### Saved entries

$ cat src/rtl/trap_ctrl_pkg.sv
// rtl/trap_ctrl_pkg.sv - shared privilege, CSR and trap-controller definitions
package trap_ctrl_pkg;

  // Privilege levels as encoded in mstatus.MPP / priv_mode
  localparam logic [1:0] PRIV_U = 2'b00;
  localparam logic [1:0] PRIV_S = 2'b01;
  localparam logic [1:0] PRIV_M = 2'b11;

  // Machine-mode CSR addresses
  localparam logic [11:0] CSR_MSTATUS = 12'h300;
  localparam logic [11:0] CSR_MIE     = 12'h304;
  localparam logic [11:0] CSR_MTVEC   = 12'h305;
  localparam logic [11:0] CSR_MEPC    = 12'h341;
  localparam logic [11:0] CSR_MCAUSE  = 12'h342;
  localparam logic [11:0] CSR_MTVAL   = 12'h343;
  localparam logic [11:0] CSR_MIP     = 12'h344;

  // mtvec.MODE encodings
  localparam logic [1:0] MTVEC_MODE_DIRECT   = 2'b00;
  localparam logic [1:0] MTVEC_MODE_VECTORED = 2'b01;

  // mcause value for a machine timer interrupt (interrupt bit set, code 7)
  localparam logic [31:0] CAUSE_M_TIMER_INT = 32'h8000_0007;

  // Trap sequencer states
  typedef enum logic [1:0] {
    ST_IDLE     = 2'b00,
    ST_FLUSH    = 2'b01,
    ST_COMMIT   = 2'b10,
    ST_REDIRECT = 2'b11
  } trap_state_t;

  // Kind of event currently being serviced
  typedef enum logic [1:0] {
    EV_NONE = 2'b00,
    EV_EXC  = 2'b01,
    EV_INT  = 2'b10,
    EV_MRET = 2'b11
  } trap_event_t;

  // Trap base address: mtvec with the MODE field cleared
  function automatic logic [31:0] mtvec_base(input logic [31:0] mtvec);
    return {mtvec[31:2], 2'b00};
  endfunction

endpackage

$ cat src/rtl/trap_ctrl_vec_calc.sv
// rtl/trap_ctrl_vec_calc.sv - trap target address calculation (TRAP_VECTORED_EN enables vectored mode)
module trap_vec_calc
  import trap_ctrl_pkg::*;
(
  input  logic [31:0] mtvec_i,
  input  logic [31:0] cause_i,
  input  logic        is_interrupt_i,
  output logic [31:0] target_o
);

  logic [31:0] base;

  assign base = mtvec_base(mtvec_i);

`ifdef TRAP_VECTORED_EN
  logic unused_cause_hi;
  assign unused_cause_hi = ^cause_i[31:30];

  // Vectored interrupts jump to base + 4*code; the add wraps modulo 2^32
  always_comb begin
    target_o = base;
    if (is_interrupt_i && (mtvec_i[1:0] == MTVEC_MODE_VECTORED)) begin
      target_o = base + {cause_i[29:0], 2'b00};
    end
  end
`else
  logic unused_vec_inputs;
  assign unused_vec_inputs = ^{cause_i, is_interrupt_i, mtvec_i[1:0]};

  // Direct mode only: every trap lands on the base address
  always_comb begin
    target_o = base;
  end
`endif

endmodule

$ cat src/rtl/trap_ctrl.sv
// rtl/trap_ctrl.sv - trap/mret sequencer: flush, CSR commit, fetch redirect (TRAP_VECTORED_EN selects vectored mtvec)
module trap_ctrl
  import trap_ctrl_pkg::*;
(
  input  logic        clk,
  input  logic        rst,
  input  logic        exc_valid,
  input  logic [31:0] exc_cause,
  input  logic [31:0] exc_pc,
  input  logic [31:0] exc_val,
  input  logic        mret_req,
  input  logic [31:0] next_pc,
  input  logic        timer_interrupt,
  input  logic        mie_mtie,
  input  logic        mstatus_mie,
  input  logic [1:0]  priv_mode,
  input  logic [31:0] mtvec_in,
  input  logic [31:0] mepc_in,
  output logic        flush_req,
  input  logic        flush_ack,
  output logic        trap_enter,
  output logic [31:0] trap_cause,
  output logic [31:0] trap_pc,
  output logic [31:0] trap_val,
  output logic        mret_exec,
  output logic        redirect_valid,
  output logic [31:0] redirect_pc,
  output logic        busy
);

  trap_state_t state_q;
  trap_event_t event_q;
  logic [31:0] cause_q;
  logic [31:0] pc_q;
  logic [31:0] val_q;

  logic        flush_req_q;
  logic        trap_enter_q;
  logic [31:0] trap_cause_q;
  logic [31:0] trap_pc_q;
  logic [31:0] trap_val_q;
  logic        mret_exec_q;
  logic        redirect_valid_q;
  logic [31:0] redirect_pc_q;

  trap_event_t event_d;
  logic [31:0] cause_d;
  logic [31:0] pc_d;
  logic [31:0] val_d;
  logic [31:0] target_d;
  logic [31:0] vec_target;
  logic        int_take;

  // A timer interrupt is taken when enabled and either globally enabled or running in U-mode
  assign int_take = timer_interrupt & mie_mtie & (mstatus_mie | (priv_mode == PRIV_U));

  // Pick the single winning event in IDLE: exception, then mret, then interrupt
  always_comb begin
    event_d = EV_NONE;
    cause_d = 32'h0;
    pc_d    = 32'h0;
    val_d   = 32'h0;
    if (exc_valid) begin
      event_d = EV_EXC;
      cause_d = exc_cause;
      pc_d    = exc_pc;
      val_d   = exc_val;
    end else if (mret_req) begin
      event_d = EV_MRET;
    end else if (int_take) begin
      event_d = EV_INT;
      cause_d = CAUSE_M_TIMER_INT;
      pc_d    = next_pc;
    end
  end

  trap_vec_calc u_vec_calc (
    .mtvec_i        (mtvec_in),
    .cause_i        (cause_q),
    .is_interrupt_i (event_q == EV_INT),
    .target_o       (vec_target)
  );

  // mret returns to mepc; traps go through the vector calculation
  always_comb begin
    target_d = vec_target;
    if (event_q == EV_MRET) begin
      target_d = mepc_in;
    end
  end

  // Sequencer: latch event, hold flush until drained, commit one cycle, redirect one cycle
  always_ff @(posedge clk or posedge rst) begin
    if (rst) begin
      state_q          <= ST_IDLE;
      event_q          <= EV_NONE;
      cause_q          <= 32'h0;
      pc_q             <= 32'h0;
      val_q            <= 32'h0;
      flush_req_q      <= 1'b0;
      trap_enter_q     <= 1'b0;
      trap_cause_q     <= 32'h0;
      trap_pc_q        <= 32'h0;
      trap_val_q       <= 32'h0;
      mret_exec_q      <= 1'b0;
      redirect_valid_q <= 1'b0;
      redirect_pc_q    <= 32'h0;
    end else begin
      flush_req_q      <= 1'b0;
      trap_enter_q     <= 1'b0;
      trap_cause_q     <= 32'h0;
      trap_pc_q        <= 32'h0;
      trap_val_q       <= 32'h0;
      mret_exec_q      <= 1'b0;
      redirect_valid_q <= 1'b0;
      redirect_pc_q    <= 32'h0;
      case (state_q)
        ST_IDLE: begin
          if (event_d != EV_NONE) begin
            event_q     <= event_d;
            cause_q     <= cause_d;
            pc_q        <= pc_d;
            val_q       <= val_d;
            flush_req_q <= 1'b1;
            state_q     <= ST_FLUSH;
          end
        end
        ST_FLUSH: begin
          if (flush_ack) begin
            state_q <= ST_COMMIT;
            if (event_q == EV_MRET) begin
              mret_exec_q <= 1'b1;
            end else begin
              trap_enter_q <= 1'b1;
              trap_cause_q <= cause_q;
              trap_pc_q    <= pc_q;
              trap_val_q   <= val_q;
            end
          end else begin
            flush_req_q <= 1'b1;
          end
        end
        ST_COMMIT: begin
          redirect_valid_q <= 1'b1;
          redirect_pc_q    <= target_d;
          state_q          <= ST_REDIRECT;
        end
        ST_REDIRECT: begin
          event_q <= EV_NONE;
          cause_q <= 32'h0;
          pc_q    <= 32'h0;
          val_q   <= 32'h0;
          state_q <= ST_IDLE;
        end
        default: begin
          state_q <= ST_IDLE;
        end
      endcase
    end
  end

  assign flush_req      = flush_req_q;
  assign trap_enter     = trap_enter_q;
  assign trap_cause     = trap_cause_q;
  assign trap_pc        = trap_pc_q;
  assign trap_val       = trap_val_q;
  assign mret_exec      = mret_exec_q;
  assign redirect_valid = redirect_valid_q;
  assign redirect_pc    = redirect_pc_q;
  assign busy           = (state_q != ST_IDLE);

endmodule

$ cat config.mk
export PLATFORM = sky130hd
export DESIGN_NAME = trap_ctrl
export DESIGN_NICKNAME = d
export VERILOG_FILES = /design/src/rtl/trap_ctrl_pkg.sv /design/src/rtl/trap_ctrl_vec_calc.sv /design/src/rtl/trap_ctrl.sv
export SDC_FILE = /design/constraint.sdc
export NUM_CORES = 1
export LEC_CHECK = 0
export CORE_MARGIN = 4
export CORE_UTILIZATION = 40
export DETAILED_ROUTE_END_ITERATION = 16
export HOLD_SLACK_MARGIN = 0.02
export PLACE_DENSITY_LB_ADDON = 0.05
export SLEW_MARGIN = 20
export SYNTH_ARGS = -nofsm -noshare
export SYNTH_HDL_FRONTEND = slang
export SYNTH_HIERARCHICAL = 1
export SYNTH_SLANG_ARGS = --single-unit
export TNS_END_PERCENT = 5
$ cat constraint.sdc
create_clock -name clk -period 9.1 [get_ports clk]
set_input_delay 2.73 -clock clk [delete_from_list [all_inputs] [get_ports clk]]
set_output_delay 2.73 -clock clk [all_outputs]
set_load 0.005 [all_outputs]
# Yosys cells after proc, flatten, opt, wreduce, memory -nomap -nowiden
# Cells that the tools add are included.
[word_totals]
register_bits = 232
output_inout_bits = 133
wordCells = 71
inputBits = 202
[op_classes]
muxes = 42
eq_ne = 6
reduce_logical = 7
bitwise_logic = 3
[ops]
columns = ["op", "count"]
rows = [
  ["$mux W32", 21],
  ["$pmux W32 S2", 3],
  ["$mux W2", 6],
  ["$mux W1", 9],
  ["$pmux W2 S4", 1],
  ["$eq A2 B2 Y1 const B", 3],
  ["$reduce_bool A2 Y1", 3],
  ["$logic_not A2 Y1", 2],
  ["$ne A2 B2 Y1 const B", 2],
  ["$pmux W2 S2", 1],
  ["$reduce_and A2 Y1", 2],
  ["$and A1 B1 Y1", 2],
  ["$eq A2 B1 Y1 const B", 1],
  ["$pmux W1 S2", 1],
  ["$or A1 B1 Y1", 1],
]

# Longest topological paths before layout
# Gate-level depths: netlist of run 1.
[logic_depth]
word_depth = 9
ltp_mapped = 9
ltp_nobuf = 6

# Cells and area by module
# Netlist of run 1, hierarchy kept.
[modules_own_cells]
columns = ["module", "cells_each", "seq_area_each_um2", "n_inst", "area_each_um2"]
rows = [
  ["trap_ctrl", 816, 5805.6, 1, 8883.5],
  ["trap_vec_calc", 33, 0.0, 1, 244.0],
]

# Least setup slack after synthesis of run 1
# No wires, ideal clock.
[synth_path]
kind = "input-to-reg"
from = "in priv_mode[1]"
to = "reg cause_q[29]"
setup_slack_ps = 5274
stages = 5
path_buffers = 1
t_arrival_ps = 3760
required_ps = 9034
setup_ps = 66
cell_sequence = "o21bai_1 o2bb2ai_1 clkbuf_1 nand3_1 nand2_1"
[synth_via]
elab_chain_len = 9
[synth_rtl]
columns = ["element", "line_no", "source"]
rows = [
  ["from (decl)", "trap_ctrl.sv:16", "input logic [1:0] priv_mode,"],
  ["$logic_not A2 Y1", "trap_ctrl.sv:55", "assign int_take = timer_interrupt & mie_mtie & (mstatus_mie | (priv_mode == PRIV_U));"],
  ["$or A1 B1 Y1", "trap_ctrl.sv:55", ""],
  ["$and A1 B1 Y1", "trap_ctrl.sv:55", ""],
  ["$mux W2", "trap_ctrl.sv:70", "end else if (int_take) begin"],
  ["$mux W2", "trap_ctrl.sv:68", "end else if (mret_req) begin"],
  ["$mux W2", "trap_ctrl.sv:63", "if (exc_valid) begin"],
  ["$reduce_bool A2 Y1", "trap_ctrl.sv:119", "if (event_d != EV_NONE) begin"],
  ["$ne A2 B2 Y1 (no line)", "--", ""],
  ["$reduce_and A2 Y1 (no line)", "--", ""],
  ["to (signal assigned)", "trap_ctrl.sv:121", "cause_q <= cause_d;"],
  ["to (decl)", "trap_ctrl.sv:33", "logic [31:0] cause_q;"],
]
# Every way passes these cells.
# A chain may end at the register's enable or synchronous reset.

# Final worst setup path of run 1
[layout_path]
from = "in exc_valid"
to = "reg pc_q[27]"
[layout_via]
elab_chain_len = 4
elab_cells_between_ends = 7
classes_between = "eq/ne: 1; mux: 4; reduce/logical: 2"
[layout_rtl]
columns = ["element", "line_no", "source"]
rows = [
  ["from (decl)", "trap_ctrl.sv:7", "input logic exc_valid,"],
  ["$mux W2", "trap_ctrl.sv:63", ""],
  ["$reduce_bool A2 Y1", "trap_ctrl.sv:119", ""],
  ["$ne A2 B2 Y1 (no line)", "--", ""],
  ["$reduce_and A2 Y1 (no line)", "--", ""],
  ["to (signal assigned)", "trap_ctrl.sv:122", "pc_q <= pc_d;"],
  ["to (decl)", "trap_ctrl.sv:34", "logic [31:0] pc_q;"],
]
# Several ways; a longest one is shown, not always the timed one. The select of a mux whose other input is x is not followed.

==> flow_summary.ini, run 1 <==
[pwr]
swShare = 0.313
cellPowerDensity_nw_per_um2 = 269
p_leak_nw = 6.20
p_int_w = 0.00246
pwr-share-comb = 0.301
p_seq_frac = 0.399
pwr-share-clk = 0.300
p_switching_w = 0.00113
ir_worst_vdd_uv = 216

[setup_path]
critPathLaunch = exc_valid
arrival_ns = 5.75
crit_slowest_cell = buf_4
crit_required_ns = 9.46
crit_path_start_kind = input port
r2r-start = state_q[0]$_DFFE_PP0P_
crit_path_frequent_cell = buf_4
critPathKind = in2reg
r2r_end = pc_q[27]$_DFFE_PP0P_
endpoint = pc_q[27]$_DFFE_PP0P_
crit_fanout = 87
rr_worst_depth = 6
reg2reg_slack_ns = 5.73
cp-end-kind = flop
critical_path.max_stage_delay_ns = 0.86
crit_chain = clkdlybuf4s50_1 -> buf_4 -> nor3b_2 -> a2bb2oi_4 -> buf_4 -> o31ai_1

[floorplanning]
core_area_um2 = 22100
num_rows = 54
fp.dieArea_um2 = 25300
die_h_um = 159
start_util = 0.413
die_w_um = 159
ios = 335

[grt]
antenna_found_initial = 1
grt_pass1_vias = 6839
grt_overflow = 0
grt_util_all_layers = 0.185
grt_max_degree = 108
grt_pass1_wl_um = 38100

[synth]
syn_area_um2 = 9120
netlist_instances = 848
synth.avg_cell_area_um2 = 10.8
yosys_warnings = 6

[placed_design]
port_buffers = 332
place_hpwl_um = 16200
place_ws_ns = 3.17
gp_congestion = 0.771

[route]
antenna_left = 0
routed_via_density = 4.78
vias = 6836
drtIter0Drc = 248
wl_per_cell_um = 16.9
finalWirelength_um = 24200
drtPass1Iterations = 5
drc_errors = 0

[timing]
tightest_slew_ns = 1.05
hold_viol_final = 0
period_share = 0.592
setup_viol = 0
fmax_ghz = 0.186
relSlewSlack = 0.299
final_max_slew_viol_count = 0
skew_ns = 0.00935
setup_ws_ns = 3.71
fin_setup_tns_ns = 0
fin_crit_ns = 5.39
rsz0062_at_grt = no

[clock_network]
cts_tree = done
cts.clk_slew.worst_paths_ns = 0.06
htreeDepth = 1
cts.repair.resized = 0
clock_latency_ns = 0.52
cts_buffers = 26
clockBufferDepth = 3
cts_setup_buffers = 0
numClockSinks = 232
hold_buffers = 0
root_buffer = clkbuf_16

[final_layout]
drive_gt1_frac = 0.0540
nFillCells = 1912
final_net_count = 1335
multiInputGateArea_um2 = 2850
antenna_cells = 0
area_growth_pct = 46.1
seqCellArea_um2 = 5810

[min_path]
hp-class = reg2reg
hold_depth = 2

[outcome]
status = complete, no violations

[run]
drv_cap = 0
## critical path, delay by kind of cell
kind / cells / cell delay, ns
buf+inv: 3 / 1.52
simple gates: 1 / 0.44
compound gates: 2 / 0.99
## per-layer routing
layer  part of all wire  wire (um)  track usage
met3              0.092       2220       0.0637
met1               0.40       9620        0.224
met4              0.025        606       0.0501
met2               0.48      11700        0.318
met5            0.00083         20            0
## per-stage QoR
stage / total power [W] / utilization / instance area [um^2] / hold WS [ns] / std cells
6_report: 0.00359 / 0.603 / 13300 / 0.454 / 1429
5_1_grt: 0.00384 / 0.603 / 13300 / 0.478 / 1429
4_1_cts: 0.00365 / 0.603 / 13300 / 0.460 / 1429
3_5_place_dp: 0.00255 / 0.562 / 12400 / 0.447 / 1381
3_3_place_gp: 0.00253 / 0.562 / 12400 / 0.440 / 1381
2_1_floorplan: 0.00210 / - / 9130 / 0.430 / 849
## flip-flops by register name, indices dropped and copies added, names as in the netlist
signal,cells
cause_q,32
event_q,2
flush_req,1
mret_exec,1
pc_q,32
redirect_pc,32
redirect_valid,1
state_q,2
trap_cause,32
trap_enter,1
trap_pc,32
trap_val,32
val_q,32
## area by class of cell
cell class                      instances  area share
Clock buffer                           41      0.0592
Clock inverter                          7     0.00826
Inverter                                5     0.00197
Multi-Input combinational cell        522       0.214
Sequential cell                       232       0.436
Tap cell                              280      0.0263
Timing Repair Buffer                  342       0.255
## power groups by stage
stage	sequential [W]	clock, W	combinational (W)
after detailed placement	0.00145	0	0.00110
after floorplan	0.00144	0	0.000659
final	0.00143	0.00108	0.00108
after global routing	0.00147	0.00116	0.00121
after CTS	0.00144	0.00111	0.00110
after global placement	0.00144	0	0.00109
## worst min path at each step
| stage | end | start |
|---|---|---|
| floorplan | cause_q[10]$_DFFE_PP0P_ | cause_q[10]$_DFFE_PP0P_ |
| global placement | val_q[5]$_DFFE_PP0P_ | val_q[5]$_DFFE_PP0P_ |
| detailed placement | val_q[5]$_DFFE_PP0P_ | val_q[5]$_DFFE_PP0P_ |
| CTS | val_q[3]$_DFFE_PP0P_ | val_q[3]$_DFFE_PP0P_ |
| global route | val_q[19]$_DFFE_PP0P_ | val_q[19]$_DFFE_PP0P_ |
| finish | cause_q[26]$_DFFE_PP0P_ | cause_q[26]$_DFFE_PP0P_ |
## cell usage in the layout (no fill, tap or decap), drive strengths merged, types with 3 or more instances in the layout
cell and n:
a211o 4, a21boi 32, a21oi 6, a22oi 32
and2 99, buf 10, bufinv 3, clkbuf 41
clkdlybuf4s50 332, clkinv 5, dfrtp 232, ha 4
inv 4, nand2 225, nand3 64, nor2 5
o31ai 33
Note: power is estimated with default switching activity, not from simulation.
==> run 2, diff against run 1 <==
--- a/config.mk
+++ b/config.mk
@@ -6,7 +6,7 @@
 export NUM_CORES = 1
 export LEC_CHECK = 0
 export CORE_MARGIN = 4
-export CORE_UTILIZATION = 40
+export CORE_UTILIZATION = 45
 export DETAILED_ROUTE_END_ITERATION = 16
 export HOLD_SLACK_MARGIN = 0.02
 export PLACE_DENSITY_LB_ADDON = 0.05
==> constraint.sdc (replaced) <==
create_clock -name clk -period 5.5 [get_ports clk]
set_input_delay 1.65 -clock clk [delete_from_list [all_inputs] [get_ports clk]]
set_output_delay 1.65 -clock clk [all_outputs]
set_load 0.005 [all_outputs]
==> run 2 against run 1 <==
Compared with the run above: via count about the same; worst hold slack better by 0.0013 ns; final cell count down 0.98%; critical path type is now reg2out; clock-buffer cell count down 5; first-iteration DRC count up 34%; global-route usage up 1.5 points; non-clock buffer count up 3; core utilization up 7.1 points; combinational power up 67%; worst setup slack worse by 2.1 ns.
==> flow_summary.ini, run 2 (synthesis gave the netlist of run 1 again) <==
[outcome]
status = complete, no violations

[final_layout]
fin_area_um2 = 13300
final_net_count = 1337
area_growth_pct = 45.6
nFillCells = 1552
drive_gt1_frac = 0.0557
final_cell_mix = clkdlybuf4s50_1 (332), dfrtp_1 (232), nand2_1 (225)
final_common_cell = clkdlybuf4s50_1
utilization = 0.674

[route]
wl_per_cell_um = 16.4
routed_via_density = 4.84
drtIter0Drc = 333
vias = 6842
finalWirelength_um = 23200
antenna_left = 0
drtPass1Iterations = 4
drc_errors = 0

[grt]
grt_max_degree = 148
grt_pass1_vias = 6746
grt_pass1_wl_um = 35900
antenna_found_initial = 1
grt_util_all_layers = 0.201
grt_overflow = 0

[placed_design]
place_hpwl_um = 15700
port_buffers = 332
gp_congestion = 0.779
place_area_um2 = 12400

[pwr]
ir_worst_vdd_uv = 366
p_leak_nw = 6.19
cellPowerDensity_nw_per_um2 = 440

[floorplanning]
ios = 335
num_rows = 51
fp.dieArea_um2 = 22600
core_area_um2 = 19700
start_util = 0.463
die_w_um = 150
die_h_um = 150

[clock_network]
hold_buffers = 0
numClockSinks = 232
clockBufferDepth = 3
htreeDepth = 1
cts_tree = done
cts_setup_buffers = 0
cts.clk_slew.worst_paths_ns = 0.06
cts_buffers = 25
clock_latency_ns = 0.51
cts.repair.resized = 0
root_buffer = clkbuf_16

[setup_path]
crit_path_start_kind = flop
cp-end-kind = output pin
arrival_ns = 2.29
critPathKind = reg2out
crit_fanout = 10
crit_required_ns = 3.85

[timing]
fin_crit_ns = 3.94
fmax_ghz = 0.254
fin_setup_tns_ns = 0
skew_ns = 0.00950
relSlewSlack = 0.316
period_share = 0.715
hold_viol_final = 0
final_max_slew_viol_count = 0
tightest_slew_ns = 1.03
rsz0062_at_grt = no
setup_viol = 0

[min_path]
hp-class = reg2reg

[run]
drv_cap = 0
## run 2: cell count changes in the layout (fill, tap and decap cells not counted), sizes merged
| cell | previous run | this run |
|---|---|---|
| bufinv | 3 | 2 |
| diode | 0 | 1 |
| clkinvlp | 0 | 1 |
| clkbuf | 41 | 36 |
| buf | 10 | 13 |
| clkinv | 5 | 7 |
## run 2: final cells by class
class                      count  area, um^2  share of cell area
tap                          265         332              0.0250
clock inverter                 9        98.8             0.00744
clock buffer                  36         737              0.0555
timing repair buffer         345        3450               0.259
multi-input combinational    522        2840               0.214
antenna                        1        2.50            0.000188
inverter                       5        22.5             0.00170
sequential                   232        5810               0.437
## run 2: stage by stage
stage	hold slack [ns]	worst slack [ns]	cells	total power, W
final	0.455	1.56	1415	0.00584
after global routing	0.477	1.40	1415	0.00625
after CTS	0.461	1.55	1414	0.00594
after detailed placement	0.448	1.54	1369	0.00423
after global placement	0.440	1.58	1369	0.00419
after floorplan	0.430	0.814	849	0.00348
## run 2: report_power, final
| group | switching [W] | total (W) | internal, W |
|---|---|---|---|
| Sequential | 0.000183 | 0.00237 | 0.00219 |
| Combinational | 0.00101 | 0.00180 | 0.000788 |
| Clock | 0.000651 | 0.00167 | 0.00102 |
## run 2: routing by layer
layer | vias up | wire length (um) | GRT usage
met3 | 46 | 1960 | 0.0620
li1 | 3312 | - | -
met2 | 239 | 11400 | 0.337
met4 | 0 | 770 | 0.0631
met5 | - | 0 | 0
met1 | 3245 | 9120 | 0.249
## run 2: final timing paths
check                                  startpoint                   endpoint  slack [ns]  cells past startpoint
min in group asynchronous                     rst     cause_q[7]$_DFFE_PP0P_        1.63                      3
max reg2reg                state_q[0]$_DFFE_PP0P_    cause_q[14]$_DFFE_PP0P_        2.95                      7
min reg2reg                  val_q[0]$_DFFE_PP0P_       val_q[0]$_DFFE_PP0P_        0.46                      2
max                        state_q[0]$_DFFE_PP0P_                       busy        1.56                      4
min                          val_q[0]$_DFFE_PP0P_       val_q[0]$_DFFE_PP0P_        0.46                      2
max in group asynchronous                     rst  redirect_pc[18]$_DFF_PP0_        2.85                      4
## run 2: worst max-delay path: stages, from the launching register on
cell and delay [ns]:
dfrtp_1 0.41, inv_1 0.09, ha_1 0.39, clkinv_1 0.32, clkdlybuf4s50_1 0.56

### Task prompt
Every line holding the word "bufinv" should be copied out of the records above.

### Response below
and2 99, buf 10, bufinv 3, clkbuf 41
| bufinv | 3 | 2 |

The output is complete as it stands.